• **What the task requires**: Output only the stretch of the listing that starts at the line containing "nand4_1 | 4 | 25.0" and ends at the line containing "total | 10300 | 4390 | 5870", reproduced exactly with both ends.

%%

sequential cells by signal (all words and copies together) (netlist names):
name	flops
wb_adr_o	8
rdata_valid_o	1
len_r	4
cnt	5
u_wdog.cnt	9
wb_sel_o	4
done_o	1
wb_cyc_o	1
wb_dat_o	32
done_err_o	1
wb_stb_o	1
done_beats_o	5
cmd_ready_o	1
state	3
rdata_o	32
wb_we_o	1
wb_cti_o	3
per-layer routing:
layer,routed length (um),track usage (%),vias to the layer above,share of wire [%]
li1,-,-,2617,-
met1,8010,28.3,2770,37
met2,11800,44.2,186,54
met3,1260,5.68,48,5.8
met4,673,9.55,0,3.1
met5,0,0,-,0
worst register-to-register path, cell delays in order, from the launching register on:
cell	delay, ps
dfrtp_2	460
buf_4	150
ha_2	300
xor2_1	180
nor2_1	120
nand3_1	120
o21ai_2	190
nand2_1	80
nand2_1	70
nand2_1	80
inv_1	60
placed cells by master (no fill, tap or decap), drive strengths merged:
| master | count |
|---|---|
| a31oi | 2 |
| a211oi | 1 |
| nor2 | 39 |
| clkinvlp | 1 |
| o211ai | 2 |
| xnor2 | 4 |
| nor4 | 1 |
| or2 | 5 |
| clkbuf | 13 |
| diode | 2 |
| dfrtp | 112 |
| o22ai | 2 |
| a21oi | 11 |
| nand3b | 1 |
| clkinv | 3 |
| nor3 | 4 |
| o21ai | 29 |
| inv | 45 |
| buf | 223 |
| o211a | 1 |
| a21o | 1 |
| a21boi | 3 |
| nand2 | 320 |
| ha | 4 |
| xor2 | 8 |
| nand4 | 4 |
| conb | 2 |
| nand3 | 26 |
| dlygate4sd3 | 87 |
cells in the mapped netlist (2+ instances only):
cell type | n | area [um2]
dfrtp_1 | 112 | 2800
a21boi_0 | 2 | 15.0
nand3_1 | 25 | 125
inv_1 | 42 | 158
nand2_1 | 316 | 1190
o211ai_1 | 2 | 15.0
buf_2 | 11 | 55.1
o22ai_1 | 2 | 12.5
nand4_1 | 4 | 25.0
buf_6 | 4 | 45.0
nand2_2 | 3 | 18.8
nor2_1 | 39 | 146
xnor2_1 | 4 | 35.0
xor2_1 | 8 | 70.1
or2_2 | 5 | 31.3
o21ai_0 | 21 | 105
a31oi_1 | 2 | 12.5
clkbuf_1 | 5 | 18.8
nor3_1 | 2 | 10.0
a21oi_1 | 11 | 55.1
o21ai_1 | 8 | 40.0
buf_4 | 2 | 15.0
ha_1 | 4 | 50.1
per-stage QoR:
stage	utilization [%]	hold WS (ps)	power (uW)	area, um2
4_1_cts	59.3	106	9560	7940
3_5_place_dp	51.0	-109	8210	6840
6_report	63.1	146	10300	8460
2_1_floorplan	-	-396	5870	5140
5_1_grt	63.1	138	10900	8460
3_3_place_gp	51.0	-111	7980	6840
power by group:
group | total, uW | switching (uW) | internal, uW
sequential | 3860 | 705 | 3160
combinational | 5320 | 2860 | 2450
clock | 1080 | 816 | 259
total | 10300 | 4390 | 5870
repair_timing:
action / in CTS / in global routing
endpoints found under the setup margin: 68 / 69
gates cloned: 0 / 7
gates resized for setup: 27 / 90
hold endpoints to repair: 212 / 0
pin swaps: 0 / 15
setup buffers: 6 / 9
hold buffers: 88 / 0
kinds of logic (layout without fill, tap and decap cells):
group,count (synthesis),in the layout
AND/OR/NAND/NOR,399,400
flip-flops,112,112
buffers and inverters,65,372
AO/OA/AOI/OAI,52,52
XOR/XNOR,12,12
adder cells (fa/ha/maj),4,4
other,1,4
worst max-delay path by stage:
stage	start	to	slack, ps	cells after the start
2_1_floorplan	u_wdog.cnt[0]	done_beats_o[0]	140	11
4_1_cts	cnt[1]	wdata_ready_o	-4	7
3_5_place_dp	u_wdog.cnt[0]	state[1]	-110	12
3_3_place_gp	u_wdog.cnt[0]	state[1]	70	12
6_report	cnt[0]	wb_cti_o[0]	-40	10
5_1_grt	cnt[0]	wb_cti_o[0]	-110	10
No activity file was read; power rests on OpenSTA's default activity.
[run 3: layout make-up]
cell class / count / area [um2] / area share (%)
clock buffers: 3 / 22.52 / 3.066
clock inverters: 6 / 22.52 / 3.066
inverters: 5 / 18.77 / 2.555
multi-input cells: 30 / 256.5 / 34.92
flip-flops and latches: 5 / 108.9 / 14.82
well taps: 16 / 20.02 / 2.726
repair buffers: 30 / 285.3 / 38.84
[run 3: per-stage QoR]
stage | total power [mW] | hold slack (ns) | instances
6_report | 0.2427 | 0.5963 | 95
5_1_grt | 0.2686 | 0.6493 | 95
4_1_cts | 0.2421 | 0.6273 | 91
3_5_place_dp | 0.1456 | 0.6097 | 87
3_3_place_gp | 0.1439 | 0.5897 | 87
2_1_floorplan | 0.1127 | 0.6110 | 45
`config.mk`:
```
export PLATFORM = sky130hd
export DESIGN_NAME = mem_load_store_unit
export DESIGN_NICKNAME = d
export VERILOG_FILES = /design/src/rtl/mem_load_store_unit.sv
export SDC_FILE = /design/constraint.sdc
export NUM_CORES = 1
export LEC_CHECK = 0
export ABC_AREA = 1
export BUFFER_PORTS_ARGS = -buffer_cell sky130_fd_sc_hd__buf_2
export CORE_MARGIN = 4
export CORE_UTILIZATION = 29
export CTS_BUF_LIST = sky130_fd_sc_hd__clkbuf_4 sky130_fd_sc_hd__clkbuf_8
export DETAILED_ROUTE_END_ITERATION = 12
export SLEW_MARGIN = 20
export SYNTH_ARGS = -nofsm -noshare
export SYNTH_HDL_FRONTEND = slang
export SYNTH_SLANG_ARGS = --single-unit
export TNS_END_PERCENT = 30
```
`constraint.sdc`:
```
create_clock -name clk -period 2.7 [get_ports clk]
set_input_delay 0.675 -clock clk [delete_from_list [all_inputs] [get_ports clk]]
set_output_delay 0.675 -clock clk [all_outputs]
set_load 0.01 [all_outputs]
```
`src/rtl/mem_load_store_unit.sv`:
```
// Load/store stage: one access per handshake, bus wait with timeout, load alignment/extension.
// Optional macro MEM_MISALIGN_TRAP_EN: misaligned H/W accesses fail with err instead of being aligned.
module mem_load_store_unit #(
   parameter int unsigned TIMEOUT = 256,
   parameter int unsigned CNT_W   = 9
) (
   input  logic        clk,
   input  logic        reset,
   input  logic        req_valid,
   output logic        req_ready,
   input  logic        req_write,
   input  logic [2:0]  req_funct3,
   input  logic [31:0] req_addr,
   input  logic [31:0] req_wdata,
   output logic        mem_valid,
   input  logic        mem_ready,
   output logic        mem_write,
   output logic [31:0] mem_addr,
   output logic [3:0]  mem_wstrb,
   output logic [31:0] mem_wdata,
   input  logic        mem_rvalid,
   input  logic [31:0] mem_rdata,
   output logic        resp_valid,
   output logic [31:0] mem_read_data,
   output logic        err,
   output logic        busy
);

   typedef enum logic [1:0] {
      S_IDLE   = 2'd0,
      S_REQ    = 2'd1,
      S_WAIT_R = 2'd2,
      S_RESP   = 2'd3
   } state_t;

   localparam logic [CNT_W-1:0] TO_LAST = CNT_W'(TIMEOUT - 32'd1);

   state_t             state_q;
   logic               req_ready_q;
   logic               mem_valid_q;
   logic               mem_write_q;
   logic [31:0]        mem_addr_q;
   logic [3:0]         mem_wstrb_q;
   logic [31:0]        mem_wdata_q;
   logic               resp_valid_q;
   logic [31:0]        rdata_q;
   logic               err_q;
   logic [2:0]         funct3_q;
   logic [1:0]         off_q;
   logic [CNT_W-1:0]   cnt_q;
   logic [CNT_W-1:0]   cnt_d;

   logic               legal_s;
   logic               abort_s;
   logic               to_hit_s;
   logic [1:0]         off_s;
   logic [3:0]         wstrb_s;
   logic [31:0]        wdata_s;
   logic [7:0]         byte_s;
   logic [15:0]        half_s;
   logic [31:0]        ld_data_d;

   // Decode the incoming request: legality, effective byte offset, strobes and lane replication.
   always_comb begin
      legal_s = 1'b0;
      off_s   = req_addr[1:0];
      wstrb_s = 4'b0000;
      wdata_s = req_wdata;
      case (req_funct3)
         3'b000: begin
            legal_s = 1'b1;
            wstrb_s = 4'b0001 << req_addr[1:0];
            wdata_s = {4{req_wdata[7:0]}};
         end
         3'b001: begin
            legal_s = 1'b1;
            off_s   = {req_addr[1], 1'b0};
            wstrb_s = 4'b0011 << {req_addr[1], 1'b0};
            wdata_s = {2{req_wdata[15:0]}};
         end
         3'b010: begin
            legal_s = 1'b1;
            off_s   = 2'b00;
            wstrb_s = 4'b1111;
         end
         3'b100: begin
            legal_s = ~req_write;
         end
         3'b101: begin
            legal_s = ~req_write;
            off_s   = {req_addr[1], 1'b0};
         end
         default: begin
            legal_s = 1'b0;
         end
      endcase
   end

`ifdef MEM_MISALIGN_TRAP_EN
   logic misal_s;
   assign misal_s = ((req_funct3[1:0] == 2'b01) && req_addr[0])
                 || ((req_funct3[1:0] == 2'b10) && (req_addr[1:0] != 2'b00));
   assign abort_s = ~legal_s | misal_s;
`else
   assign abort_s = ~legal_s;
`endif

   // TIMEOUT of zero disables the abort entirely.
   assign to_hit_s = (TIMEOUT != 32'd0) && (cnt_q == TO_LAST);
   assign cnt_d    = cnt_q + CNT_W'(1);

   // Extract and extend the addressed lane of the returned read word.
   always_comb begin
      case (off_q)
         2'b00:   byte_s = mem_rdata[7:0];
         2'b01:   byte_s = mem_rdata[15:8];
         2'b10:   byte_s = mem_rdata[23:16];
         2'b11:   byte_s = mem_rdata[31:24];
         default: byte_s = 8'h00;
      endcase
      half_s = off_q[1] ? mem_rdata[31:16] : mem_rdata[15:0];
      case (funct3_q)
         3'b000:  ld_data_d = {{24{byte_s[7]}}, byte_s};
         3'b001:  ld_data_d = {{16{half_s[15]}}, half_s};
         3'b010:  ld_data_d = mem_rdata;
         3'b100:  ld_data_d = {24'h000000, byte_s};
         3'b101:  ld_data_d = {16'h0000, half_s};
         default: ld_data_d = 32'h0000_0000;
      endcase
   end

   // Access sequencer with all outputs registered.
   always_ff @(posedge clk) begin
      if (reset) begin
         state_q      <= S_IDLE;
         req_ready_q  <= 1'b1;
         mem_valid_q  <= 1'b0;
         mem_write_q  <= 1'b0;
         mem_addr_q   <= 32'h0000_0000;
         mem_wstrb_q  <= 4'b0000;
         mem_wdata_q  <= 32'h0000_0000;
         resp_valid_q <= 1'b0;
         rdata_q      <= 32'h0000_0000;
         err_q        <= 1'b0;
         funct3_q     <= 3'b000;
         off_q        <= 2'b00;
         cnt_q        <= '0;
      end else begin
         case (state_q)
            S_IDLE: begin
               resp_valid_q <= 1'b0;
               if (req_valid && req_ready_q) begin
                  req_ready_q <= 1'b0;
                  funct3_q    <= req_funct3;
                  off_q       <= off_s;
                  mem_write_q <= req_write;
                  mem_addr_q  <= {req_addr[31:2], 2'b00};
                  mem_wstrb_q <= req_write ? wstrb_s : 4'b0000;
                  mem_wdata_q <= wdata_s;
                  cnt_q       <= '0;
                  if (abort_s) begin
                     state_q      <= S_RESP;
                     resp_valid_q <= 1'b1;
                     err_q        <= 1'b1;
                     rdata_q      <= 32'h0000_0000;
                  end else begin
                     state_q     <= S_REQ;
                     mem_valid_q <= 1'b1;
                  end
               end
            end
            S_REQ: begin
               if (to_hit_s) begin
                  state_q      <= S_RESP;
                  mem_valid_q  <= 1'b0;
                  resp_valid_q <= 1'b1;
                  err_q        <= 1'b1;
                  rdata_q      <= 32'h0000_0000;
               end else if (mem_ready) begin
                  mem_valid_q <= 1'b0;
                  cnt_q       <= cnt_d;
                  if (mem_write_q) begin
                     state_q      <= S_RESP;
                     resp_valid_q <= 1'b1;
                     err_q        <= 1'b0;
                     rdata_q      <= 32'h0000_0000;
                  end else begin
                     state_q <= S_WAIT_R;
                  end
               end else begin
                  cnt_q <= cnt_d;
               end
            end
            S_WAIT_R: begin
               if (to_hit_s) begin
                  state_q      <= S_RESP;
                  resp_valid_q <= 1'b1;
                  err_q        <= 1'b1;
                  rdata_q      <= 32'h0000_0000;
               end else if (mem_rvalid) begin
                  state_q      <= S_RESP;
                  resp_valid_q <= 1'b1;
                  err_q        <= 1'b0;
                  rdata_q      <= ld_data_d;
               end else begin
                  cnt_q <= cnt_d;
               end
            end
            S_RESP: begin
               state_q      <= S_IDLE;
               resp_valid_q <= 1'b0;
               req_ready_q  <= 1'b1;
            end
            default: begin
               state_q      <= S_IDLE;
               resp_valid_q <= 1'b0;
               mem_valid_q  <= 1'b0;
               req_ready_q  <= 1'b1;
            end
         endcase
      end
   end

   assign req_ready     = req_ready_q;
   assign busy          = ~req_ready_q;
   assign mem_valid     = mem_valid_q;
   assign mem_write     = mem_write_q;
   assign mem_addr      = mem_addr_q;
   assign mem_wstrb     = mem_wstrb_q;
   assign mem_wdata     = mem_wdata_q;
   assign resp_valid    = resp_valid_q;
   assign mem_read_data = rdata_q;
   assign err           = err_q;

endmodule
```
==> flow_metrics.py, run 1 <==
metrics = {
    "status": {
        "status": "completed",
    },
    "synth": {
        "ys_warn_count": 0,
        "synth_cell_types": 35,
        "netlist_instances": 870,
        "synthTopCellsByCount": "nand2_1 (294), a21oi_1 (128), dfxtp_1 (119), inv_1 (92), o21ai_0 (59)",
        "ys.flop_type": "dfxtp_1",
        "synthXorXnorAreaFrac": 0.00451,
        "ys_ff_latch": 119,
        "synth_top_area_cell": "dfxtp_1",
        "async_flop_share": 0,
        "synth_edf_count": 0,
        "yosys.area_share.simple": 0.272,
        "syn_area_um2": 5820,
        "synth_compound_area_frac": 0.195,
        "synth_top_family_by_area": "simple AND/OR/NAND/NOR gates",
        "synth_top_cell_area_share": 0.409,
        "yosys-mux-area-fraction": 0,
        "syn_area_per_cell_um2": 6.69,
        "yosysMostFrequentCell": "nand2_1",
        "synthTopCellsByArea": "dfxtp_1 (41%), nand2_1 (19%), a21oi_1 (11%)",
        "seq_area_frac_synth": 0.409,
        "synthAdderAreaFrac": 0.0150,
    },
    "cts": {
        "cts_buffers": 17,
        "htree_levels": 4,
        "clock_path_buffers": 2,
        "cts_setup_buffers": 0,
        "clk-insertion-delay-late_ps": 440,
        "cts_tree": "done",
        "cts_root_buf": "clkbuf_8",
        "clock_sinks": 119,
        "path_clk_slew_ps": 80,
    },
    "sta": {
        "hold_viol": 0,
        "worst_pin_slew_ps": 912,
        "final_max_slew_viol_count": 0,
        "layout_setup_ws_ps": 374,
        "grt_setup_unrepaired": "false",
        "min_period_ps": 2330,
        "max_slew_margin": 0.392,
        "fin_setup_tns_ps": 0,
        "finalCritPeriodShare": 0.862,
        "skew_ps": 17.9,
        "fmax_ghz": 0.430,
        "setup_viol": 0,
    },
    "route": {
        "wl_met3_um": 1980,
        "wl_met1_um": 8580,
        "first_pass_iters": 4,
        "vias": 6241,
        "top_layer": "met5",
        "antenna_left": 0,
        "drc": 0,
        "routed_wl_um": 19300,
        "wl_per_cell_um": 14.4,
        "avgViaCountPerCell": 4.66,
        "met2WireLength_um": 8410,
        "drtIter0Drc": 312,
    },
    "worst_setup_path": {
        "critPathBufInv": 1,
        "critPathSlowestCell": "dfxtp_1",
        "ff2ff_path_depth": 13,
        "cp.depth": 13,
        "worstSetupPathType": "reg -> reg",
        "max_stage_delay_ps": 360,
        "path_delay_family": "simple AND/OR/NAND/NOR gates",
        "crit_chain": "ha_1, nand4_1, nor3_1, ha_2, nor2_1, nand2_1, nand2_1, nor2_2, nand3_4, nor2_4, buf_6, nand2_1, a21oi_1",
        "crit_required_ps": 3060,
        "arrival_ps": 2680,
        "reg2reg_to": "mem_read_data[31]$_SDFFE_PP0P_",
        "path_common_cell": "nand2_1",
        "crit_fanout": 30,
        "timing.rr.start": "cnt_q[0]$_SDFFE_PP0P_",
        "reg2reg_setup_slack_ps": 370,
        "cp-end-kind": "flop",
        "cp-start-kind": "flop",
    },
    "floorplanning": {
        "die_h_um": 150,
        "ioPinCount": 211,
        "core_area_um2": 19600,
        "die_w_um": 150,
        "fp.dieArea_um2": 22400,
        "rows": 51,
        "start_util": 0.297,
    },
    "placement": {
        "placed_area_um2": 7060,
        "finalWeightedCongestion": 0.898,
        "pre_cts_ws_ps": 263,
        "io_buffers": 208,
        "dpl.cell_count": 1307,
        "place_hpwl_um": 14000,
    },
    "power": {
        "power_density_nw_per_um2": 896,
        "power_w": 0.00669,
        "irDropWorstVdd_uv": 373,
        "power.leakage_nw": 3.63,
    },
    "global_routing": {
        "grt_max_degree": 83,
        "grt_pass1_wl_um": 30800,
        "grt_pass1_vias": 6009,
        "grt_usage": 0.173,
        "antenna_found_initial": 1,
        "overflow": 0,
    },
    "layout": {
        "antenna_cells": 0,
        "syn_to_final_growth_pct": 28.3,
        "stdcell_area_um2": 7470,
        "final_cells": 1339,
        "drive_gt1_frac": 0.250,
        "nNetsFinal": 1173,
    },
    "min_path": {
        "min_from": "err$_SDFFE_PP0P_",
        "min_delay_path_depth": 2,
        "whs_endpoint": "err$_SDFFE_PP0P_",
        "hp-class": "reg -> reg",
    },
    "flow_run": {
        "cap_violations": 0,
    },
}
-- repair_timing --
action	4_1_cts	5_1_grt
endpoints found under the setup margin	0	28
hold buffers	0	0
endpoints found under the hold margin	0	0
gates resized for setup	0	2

%%

• **Response to the task**:
nand4_1 | 4 | 25.0
buf_6 | 4 | 45.0
nand2_2 | 3 | 18.8
nor2_1 | 39 | 146
xnor2_1 | 4 | 35.0
xor2_1 | 8 | 70.1
or2_2 | 5 | 31.3
o21ai_0 | 21 | 105
a31oi_1 | 2 | 12.5
clkbuf_1 | 5 | 18.8
nor3_1 | 2 | 10.0
a21oi_1 | 11 | 55.1
o21ai_1 | 8 | 40.0
buf_4 | 2 | 15.0
ha_1 | 4 | 50.1
per-stage QoR:
stage	utilization [%]	hold WS (ps)	power (uW)	area, um2
4_1_cts	59.3	106	9560	7940
3_5_place_dp	51.0	-109	8210	6840
6_report	63.1	146	10300	8460
2_1_floorplan	-	-396	5870	5140
5_1_grt	63.1	138	10900	8460
3_3_place_gp	51.0	-111	7980	6840
power by group:
group | total, uW | switching (uW) | internal, uW
sequential | 3860 | 705 | 3160
combinational | 5320 | 2860 | 2450
clock | 1080 | 816 | 259
total | 10300 | 4390 | 5870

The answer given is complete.